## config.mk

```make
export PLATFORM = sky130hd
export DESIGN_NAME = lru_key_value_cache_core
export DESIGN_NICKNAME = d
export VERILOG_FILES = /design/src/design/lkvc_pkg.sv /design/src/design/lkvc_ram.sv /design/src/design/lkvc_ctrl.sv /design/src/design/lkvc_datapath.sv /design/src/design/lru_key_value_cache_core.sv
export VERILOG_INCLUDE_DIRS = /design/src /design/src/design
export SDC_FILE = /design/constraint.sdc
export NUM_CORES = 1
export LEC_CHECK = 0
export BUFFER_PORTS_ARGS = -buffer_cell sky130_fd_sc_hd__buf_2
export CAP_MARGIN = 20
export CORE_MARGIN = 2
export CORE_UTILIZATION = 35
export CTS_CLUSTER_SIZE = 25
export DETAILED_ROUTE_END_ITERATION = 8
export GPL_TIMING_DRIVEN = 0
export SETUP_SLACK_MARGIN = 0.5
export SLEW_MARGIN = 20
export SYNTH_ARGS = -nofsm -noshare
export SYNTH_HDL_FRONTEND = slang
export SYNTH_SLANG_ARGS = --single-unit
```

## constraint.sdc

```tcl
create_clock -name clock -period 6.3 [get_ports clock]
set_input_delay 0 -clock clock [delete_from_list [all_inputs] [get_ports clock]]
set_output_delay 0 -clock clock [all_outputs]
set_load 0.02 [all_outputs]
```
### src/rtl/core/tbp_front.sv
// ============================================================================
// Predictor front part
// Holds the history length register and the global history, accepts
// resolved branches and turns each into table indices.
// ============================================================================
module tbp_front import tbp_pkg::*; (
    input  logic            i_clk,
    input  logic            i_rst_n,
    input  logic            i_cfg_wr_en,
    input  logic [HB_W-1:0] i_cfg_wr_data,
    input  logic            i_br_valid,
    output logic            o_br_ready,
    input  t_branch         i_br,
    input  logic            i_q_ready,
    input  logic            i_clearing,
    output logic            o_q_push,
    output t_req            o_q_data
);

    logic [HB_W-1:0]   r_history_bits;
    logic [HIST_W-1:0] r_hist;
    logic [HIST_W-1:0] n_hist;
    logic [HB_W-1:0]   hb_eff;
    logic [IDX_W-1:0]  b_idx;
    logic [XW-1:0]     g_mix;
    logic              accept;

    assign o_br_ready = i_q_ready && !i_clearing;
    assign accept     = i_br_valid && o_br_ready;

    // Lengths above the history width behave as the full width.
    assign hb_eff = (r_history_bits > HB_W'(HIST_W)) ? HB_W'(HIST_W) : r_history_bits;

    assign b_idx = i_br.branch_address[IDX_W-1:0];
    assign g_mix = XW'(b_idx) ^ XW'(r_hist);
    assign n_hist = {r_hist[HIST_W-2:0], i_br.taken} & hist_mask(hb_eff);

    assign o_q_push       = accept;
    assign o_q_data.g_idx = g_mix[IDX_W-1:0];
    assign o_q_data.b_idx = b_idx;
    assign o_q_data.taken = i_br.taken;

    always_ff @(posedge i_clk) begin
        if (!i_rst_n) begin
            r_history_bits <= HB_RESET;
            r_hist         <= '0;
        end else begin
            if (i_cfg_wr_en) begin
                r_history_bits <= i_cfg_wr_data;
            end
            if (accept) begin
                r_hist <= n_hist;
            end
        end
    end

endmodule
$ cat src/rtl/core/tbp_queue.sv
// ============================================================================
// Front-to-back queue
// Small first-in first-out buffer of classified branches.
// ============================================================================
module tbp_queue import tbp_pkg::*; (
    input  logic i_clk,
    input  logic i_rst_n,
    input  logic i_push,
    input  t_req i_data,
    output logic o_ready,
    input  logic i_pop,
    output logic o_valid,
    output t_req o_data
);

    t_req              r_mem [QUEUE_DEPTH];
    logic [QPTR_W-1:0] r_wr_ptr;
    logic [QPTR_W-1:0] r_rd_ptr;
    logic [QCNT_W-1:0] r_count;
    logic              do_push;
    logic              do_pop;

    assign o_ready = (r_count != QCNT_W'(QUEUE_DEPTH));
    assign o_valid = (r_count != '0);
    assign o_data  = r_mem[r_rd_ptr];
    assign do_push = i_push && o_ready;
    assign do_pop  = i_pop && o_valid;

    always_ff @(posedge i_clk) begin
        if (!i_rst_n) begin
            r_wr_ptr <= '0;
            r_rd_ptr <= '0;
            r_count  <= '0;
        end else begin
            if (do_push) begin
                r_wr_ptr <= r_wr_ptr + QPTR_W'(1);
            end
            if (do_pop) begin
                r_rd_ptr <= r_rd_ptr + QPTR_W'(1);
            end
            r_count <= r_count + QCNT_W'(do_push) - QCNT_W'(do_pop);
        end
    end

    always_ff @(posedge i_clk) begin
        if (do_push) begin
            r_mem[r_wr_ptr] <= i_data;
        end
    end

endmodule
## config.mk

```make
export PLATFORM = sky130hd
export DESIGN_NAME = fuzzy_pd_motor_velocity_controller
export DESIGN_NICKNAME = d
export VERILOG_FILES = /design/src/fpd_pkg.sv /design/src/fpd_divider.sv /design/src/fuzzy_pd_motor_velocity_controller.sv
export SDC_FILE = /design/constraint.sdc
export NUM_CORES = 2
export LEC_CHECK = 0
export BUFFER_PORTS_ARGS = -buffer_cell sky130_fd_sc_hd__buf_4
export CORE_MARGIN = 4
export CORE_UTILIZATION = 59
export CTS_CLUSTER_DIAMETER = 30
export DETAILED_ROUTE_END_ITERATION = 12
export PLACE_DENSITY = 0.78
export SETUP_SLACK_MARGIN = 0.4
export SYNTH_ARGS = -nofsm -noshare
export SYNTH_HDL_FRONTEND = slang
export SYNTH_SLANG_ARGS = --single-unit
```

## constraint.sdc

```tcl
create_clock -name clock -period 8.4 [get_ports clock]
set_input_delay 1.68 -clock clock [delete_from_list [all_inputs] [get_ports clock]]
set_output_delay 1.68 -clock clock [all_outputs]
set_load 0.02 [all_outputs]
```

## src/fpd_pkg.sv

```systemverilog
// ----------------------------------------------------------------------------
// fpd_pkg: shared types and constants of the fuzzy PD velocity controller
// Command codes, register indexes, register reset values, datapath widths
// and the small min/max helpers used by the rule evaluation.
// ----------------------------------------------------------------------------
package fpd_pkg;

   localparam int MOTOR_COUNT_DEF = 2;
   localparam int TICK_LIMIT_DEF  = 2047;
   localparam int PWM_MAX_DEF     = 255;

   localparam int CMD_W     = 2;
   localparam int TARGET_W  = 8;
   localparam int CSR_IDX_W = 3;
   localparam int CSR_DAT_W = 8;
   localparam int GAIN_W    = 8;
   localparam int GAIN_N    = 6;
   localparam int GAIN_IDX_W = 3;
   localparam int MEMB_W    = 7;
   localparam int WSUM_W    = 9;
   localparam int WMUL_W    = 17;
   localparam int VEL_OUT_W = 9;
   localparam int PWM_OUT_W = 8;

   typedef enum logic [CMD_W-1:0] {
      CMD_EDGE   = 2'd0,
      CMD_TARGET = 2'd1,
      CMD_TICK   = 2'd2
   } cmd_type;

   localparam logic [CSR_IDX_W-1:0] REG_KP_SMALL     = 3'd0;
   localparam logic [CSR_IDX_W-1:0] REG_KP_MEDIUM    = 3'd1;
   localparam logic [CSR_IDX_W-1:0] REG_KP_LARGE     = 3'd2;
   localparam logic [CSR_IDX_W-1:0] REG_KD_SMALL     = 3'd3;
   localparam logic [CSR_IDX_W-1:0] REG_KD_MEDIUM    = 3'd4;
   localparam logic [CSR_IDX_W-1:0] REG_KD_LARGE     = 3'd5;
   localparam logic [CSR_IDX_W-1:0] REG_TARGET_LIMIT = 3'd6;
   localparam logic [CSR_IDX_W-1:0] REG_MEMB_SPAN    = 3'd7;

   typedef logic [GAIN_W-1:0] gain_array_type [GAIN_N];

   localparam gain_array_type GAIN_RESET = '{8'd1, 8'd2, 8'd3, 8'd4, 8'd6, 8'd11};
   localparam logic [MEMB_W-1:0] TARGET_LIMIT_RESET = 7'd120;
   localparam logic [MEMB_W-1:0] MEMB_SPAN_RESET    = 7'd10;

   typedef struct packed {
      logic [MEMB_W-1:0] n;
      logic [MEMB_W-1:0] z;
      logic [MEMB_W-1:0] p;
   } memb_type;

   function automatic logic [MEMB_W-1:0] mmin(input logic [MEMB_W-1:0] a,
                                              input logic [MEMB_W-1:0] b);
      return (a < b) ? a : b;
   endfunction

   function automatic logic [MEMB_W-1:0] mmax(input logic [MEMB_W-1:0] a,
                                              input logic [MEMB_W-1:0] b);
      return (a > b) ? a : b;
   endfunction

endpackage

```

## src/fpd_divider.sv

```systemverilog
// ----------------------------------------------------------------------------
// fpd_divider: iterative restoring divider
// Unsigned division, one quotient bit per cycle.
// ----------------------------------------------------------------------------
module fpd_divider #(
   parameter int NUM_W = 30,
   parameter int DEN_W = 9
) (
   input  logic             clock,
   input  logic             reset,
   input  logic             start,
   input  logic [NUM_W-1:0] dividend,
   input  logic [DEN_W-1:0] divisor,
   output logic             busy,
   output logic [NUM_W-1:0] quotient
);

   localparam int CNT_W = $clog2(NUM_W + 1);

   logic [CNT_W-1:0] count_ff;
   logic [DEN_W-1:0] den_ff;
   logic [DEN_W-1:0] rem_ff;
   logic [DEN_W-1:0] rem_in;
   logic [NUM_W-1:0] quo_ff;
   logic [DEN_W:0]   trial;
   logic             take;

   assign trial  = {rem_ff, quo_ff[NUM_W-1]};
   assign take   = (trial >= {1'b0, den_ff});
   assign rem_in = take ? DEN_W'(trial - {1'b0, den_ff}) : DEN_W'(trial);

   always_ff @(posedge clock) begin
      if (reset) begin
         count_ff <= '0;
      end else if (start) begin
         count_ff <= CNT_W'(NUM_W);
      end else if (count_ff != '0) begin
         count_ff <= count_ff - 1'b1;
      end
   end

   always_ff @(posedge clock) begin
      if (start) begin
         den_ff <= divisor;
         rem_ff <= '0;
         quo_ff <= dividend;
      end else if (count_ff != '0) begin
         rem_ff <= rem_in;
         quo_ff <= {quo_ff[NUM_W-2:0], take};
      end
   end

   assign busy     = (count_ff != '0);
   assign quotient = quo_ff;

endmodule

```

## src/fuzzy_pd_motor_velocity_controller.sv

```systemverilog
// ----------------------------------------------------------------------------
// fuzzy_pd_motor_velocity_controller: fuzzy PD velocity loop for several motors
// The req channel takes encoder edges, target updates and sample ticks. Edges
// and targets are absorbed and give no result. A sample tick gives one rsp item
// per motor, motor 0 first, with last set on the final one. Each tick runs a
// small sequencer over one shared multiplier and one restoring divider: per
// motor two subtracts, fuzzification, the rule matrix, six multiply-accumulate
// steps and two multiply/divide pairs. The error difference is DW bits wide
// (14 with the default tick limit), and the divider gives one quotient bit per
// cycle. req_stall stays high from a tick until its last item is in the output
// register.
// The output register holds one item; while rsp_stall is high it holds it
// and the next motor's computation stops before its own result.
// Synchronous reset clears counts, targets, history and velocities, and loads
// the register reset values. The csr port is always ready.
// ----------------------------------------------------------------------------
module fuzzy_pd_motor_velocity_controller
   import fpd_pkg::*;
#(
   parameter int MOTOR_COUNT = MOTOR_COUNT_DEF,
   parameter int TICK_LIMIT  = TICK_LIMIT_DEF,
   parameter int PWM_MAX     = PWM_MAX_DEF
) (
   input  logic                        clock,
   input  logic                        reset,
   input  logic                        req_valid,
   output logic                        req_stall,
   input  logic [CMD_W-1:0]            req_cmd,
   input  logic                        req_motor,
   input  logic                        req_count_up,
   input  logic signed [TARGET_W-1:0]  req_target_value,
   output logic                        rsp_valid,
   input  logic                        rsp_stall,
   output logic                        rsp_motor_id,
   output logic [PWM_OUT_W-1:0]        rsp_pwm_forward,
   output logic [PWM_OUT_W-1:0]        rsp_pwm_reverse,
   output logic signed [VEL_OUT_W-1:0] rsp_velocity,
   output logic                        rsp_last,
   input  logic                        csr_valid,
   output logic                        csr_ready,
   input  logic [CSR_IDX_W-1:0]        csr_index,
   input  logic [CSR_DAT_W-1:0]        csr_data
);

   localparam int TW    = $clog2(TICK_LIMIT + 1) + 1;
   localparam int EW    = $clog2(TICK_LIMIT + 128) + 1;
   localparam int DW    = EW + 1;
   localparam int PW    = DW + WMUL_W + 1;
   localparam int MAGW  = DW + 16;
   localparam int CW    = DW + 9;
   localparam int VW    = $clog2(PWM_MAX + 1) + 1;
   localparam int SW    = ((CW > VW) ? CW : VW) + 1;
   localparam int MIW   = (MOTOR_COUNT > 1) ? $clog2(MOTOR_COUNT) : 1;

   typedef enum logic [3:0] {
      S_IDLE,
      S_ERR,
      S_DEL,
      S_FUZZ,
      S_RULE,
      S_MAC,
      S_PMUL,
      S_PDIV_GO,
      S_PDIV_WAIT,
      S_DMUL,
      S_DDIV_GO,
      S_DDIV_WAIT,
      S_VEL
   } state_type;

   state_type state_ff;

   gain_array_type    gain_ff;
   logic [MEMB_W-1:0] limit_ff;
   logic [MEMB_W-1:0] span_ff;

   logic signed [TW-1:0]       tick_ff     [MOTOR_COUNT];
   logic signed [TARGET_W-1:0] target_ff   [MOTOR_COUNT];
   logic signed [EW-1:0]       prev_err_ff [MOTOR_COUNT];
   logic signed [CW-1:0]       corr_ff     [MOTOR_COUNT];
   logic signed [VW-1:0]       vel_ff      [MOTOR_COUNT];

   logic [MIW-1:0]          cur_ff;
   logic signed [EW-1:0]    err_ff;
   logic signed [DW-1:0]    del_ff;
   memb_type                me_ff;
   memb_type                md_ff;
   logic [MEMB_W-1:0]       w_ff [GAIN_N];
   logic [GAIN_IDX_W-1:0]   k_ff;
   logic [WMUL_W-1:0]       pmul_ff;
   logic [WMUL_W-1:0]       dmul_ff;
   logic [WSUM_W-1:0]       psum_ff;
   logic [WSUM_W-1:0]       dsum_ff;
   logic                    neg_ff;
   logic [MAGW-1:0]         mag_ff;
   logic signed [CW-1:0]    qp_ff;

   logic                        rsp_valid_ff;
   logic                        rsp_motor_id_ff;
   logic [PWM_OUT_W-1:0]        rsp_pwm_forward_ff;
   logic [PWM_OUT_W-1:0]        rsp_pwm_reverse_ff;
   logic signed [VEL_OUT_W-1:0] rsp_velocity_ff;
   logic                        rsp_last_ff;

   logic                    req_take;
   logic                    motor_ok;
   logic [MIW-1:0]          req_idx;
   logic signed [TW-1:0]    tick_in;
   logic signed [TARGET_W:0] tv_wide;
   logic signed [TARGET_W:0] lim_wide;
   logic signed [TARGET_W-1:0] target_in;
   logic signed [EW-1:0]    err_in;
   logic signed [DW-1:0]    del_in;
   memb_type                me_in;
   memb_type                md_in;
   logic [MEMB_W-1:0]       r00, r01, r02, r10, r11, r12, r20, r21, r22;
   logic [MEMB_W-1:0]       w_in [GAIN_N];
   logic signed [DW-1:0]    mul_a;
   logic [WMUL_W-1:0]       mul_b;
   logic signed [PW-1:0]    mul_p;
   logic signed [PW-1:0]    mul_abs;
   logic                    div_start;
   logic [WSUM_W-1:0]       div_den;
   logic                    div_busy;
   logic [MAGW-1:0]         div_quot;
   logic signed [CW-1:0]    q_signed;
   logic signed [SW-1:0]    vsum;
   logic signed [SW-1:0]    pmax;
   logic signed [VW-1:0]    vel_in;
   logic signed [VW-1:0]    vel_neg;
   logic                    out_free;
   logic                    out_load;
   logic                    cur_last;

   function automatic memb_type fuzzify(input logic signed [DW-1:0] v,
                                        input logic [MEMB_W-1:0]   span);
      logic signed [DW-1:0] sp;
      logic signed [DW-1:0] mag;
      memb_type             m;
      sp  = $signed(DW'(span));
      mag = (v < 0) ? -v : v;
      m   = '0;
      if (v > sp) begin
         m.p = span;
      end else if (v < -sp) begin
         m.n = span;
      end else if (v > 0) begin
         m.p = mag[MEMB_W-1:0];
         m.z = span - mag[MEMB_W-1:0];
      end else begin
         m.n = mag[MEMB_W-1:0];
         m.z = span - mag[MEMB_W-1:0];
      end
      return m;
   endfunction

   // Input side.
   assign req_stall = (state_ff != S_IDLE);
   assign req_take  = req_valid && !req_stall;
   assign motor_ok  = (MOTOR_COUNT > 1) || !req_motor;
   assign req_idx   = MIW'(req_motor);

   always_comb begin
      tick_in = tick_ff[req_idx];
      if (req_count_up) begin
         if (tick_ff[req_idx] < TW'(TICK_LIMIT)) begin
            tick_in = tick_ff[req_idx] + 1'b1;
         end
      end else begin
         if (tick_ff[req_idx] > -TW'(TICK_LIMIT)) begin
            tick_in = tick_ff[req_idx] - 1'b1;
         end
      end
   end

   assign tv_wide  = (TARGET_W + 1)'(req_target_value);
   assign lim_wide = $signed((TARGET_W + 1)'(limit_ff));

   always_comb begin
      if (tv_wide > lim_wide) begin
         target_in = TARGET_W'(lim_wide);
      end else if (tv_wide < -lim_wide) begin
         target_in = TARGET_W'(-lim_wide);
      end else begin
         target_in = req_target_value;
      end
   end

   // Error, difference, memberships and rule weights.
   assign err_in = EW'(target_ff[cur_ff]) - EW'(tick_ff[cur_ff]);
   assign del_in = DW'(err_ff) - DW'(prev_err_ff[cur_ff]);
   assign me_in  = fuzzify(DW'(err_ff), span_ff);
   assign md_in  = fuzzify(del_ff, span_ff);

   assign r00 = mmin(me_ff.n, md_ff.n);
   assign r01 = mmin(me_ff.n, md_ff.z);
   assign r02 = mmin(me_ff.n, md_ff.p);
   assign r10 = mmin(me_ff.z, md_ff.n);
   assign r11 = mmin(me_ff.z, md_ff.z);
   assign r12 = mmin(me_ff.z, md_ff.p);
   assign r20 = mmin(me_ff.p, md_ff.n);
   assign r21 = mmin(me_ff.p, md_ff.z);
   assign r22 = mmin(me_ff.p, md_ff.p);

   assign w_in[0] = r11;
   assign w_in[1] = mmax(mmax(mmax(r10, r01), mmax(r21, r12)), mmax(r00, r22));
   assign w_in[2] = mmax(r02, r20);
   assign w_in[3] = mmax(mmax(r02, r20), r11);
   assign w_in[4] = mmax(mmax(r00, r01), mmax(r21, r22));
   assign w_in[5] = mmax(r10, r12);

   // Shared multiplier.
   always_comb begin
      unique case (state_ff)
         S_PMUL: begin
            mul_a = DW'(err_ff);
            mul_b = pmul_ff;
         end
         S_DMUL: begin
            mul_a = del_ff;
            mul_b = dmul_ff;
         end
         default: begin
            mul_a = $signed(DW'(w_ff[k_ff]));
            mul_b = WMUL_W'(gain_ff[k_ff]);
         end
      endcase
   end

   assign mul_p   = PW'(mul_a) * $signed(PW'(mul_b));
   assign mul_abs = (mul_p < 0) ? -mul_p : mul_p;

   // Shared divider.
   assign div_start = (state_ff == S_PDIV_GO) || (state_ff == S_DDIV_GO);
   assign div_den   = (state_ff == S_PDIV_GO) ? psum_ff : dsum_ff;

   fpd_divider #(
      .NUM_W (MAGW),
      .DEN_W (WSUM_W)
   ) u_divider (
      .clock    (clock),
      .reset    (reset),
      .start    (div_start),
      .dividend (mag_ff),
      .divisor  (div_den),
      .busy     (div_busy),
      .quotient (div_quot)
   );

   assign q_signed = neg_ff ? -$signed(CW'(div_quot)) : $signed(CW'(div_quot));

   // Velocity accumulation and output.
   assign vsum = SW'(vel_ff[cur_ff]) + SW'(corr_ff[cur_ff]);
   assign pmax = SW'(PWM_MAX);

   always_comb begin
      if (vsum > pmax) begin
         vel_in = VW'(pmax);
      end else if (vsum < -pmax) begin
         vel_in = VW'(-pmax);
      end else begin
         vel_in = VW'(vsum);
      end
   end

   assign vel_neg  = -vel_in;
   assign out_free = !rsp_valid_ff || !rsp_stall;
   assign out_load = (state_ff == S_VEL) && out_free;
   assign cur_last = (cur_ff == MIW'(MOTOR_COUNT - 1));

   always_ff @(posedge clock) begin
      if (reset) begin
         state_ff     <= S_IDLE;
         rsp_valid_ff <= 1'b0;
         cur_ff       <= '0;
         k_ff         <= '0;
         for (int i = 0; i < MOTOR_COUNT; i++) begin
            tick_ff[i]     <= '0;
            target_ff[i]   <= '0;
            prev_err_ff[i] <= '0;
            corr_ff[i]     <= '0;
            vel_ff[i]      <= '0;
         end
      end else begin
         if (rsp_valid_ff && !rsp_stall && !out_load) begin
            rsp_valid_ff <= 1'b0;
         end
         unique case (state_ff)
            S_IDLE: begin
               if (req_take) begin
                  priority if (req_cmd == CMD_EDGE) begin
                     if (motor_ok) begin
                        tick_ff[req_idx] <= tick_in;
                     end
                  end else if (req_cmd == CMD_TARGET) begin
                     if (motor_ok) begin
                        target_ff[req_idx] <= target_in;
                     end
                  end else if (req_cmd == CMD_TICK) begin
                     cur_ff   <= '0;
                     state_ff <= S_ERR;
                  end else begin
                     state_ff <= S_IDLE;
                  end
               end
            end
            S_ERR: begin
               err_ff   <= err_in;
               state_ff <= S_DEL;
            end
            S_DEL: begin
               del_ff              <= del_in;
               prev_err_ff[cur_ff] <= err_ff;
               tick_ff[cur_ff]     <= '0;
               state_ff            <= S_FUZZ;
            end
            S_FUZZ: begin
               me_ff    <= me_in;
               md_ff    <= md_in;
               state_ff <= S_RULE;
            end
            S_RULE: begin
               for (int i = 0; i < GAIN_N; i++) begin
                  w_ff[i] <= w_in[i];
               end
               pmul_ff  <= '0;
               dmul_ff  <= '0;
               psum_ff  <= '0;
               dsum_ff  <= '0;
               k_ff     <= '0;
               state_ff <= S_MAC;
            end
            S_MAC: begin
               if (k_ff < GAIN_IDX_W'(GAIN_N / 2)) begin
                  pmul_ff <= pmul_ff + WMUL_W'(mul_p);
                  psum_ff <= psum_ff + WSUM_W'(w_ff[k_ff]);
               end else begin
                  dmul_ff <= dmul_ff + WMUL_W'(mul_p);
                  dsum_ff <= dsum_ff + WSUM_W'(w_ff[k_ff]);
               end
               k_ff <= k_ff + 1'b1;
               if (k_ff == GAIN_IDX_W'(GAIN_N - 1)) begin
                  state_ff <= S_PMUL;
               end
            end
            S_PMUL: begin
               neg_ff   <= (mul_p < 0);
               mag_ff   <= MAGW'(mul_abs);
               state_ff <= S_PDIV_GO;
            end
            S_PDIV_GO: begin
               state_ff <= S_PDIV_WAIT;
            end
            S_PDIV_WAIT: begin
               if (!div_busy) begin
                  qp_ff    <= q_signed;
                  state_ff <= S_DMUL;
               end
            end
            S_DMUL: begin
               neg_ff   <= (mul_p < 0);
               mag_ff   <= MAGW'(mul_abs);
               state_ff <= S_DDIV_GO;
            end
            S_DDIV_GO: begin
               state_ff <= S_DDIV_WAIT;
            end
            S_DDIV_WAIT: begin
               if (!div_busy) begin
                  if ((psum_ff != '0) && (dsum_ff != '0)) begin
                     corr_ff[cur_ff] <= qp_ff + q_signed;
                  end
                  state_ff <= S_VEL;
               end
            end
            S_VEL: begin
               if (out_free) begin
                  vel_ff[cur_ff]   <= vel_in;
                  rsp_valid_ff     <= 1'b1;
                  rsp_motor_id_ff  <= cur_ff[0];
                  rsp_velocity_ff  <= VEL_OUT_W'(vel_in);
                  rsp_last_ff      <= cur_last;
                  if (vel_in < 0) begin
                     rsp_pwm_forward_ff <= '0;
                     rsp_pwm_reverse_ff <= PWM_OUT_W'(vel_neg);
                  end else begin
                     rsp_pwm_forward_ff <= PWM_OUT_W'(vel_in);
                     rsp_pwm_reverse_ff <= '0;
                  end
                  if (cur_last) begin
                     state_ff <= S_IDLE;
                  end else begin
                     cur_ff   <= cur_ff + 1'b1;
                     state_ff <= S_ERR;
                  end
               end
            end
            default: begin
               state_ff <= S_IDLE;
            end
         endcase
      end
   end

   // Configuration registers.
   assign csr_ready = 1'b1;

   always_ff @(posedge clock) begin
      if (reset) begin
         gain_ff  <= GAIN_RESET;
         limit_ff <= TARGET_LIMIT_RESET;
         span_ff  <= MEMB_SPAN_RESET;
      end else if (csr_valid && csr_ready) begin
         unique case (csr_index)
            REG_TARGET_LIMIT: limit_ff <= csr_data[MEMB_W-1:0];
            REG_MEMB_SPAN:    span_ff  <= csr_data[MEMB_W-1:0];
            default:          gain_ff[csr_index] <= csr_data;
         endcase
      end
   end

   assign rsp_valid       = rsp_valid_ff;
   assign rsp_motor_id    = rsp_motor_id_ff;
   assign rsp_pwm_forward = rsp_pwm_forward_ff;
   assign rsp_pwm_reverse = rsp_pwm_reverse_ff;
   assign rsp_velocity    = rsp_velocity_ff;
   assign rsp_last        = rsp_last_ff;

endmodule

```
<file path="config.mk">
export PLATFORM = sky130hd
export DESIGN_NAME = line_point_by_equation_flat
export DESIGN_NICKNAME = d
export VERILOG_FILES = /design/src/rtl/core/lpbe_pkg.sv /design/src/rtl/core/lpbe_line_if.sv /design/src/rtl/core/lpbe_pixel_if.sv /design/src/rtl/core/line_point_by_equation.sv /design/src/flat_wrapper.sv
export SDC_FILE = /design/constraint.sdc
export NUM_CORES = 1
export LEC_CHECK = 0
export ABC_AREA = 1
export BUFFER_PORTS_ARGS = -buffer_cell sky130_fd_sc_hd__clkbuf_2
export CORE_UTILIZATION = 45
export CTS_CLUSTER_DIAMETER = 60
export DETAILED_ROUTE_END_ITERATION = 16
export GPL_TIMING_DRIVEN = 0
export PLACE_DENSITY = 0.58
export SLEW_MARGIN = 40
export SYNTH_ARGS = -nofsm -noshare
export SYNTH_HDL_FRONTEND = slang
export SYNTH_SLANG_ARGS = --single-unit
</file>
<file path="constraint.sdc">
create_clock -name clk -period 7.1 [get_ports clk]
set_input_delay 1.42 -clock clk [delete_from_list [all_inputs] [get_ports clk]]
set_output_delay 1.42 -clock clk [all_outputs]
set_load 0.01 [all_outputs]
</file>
★ ★ ★ ★ ★ ★ ★
Work task. Your task is to list each line of the records with the word "fuzzify".

Solution.
   function automatic memb_type fuzzify(input logic signed [DW-1:0] v,
   assign me_in  = fuzzify(DW'(err_ff), span_ff);
   assign md_in  = fuzzify(del_ff, span_ff);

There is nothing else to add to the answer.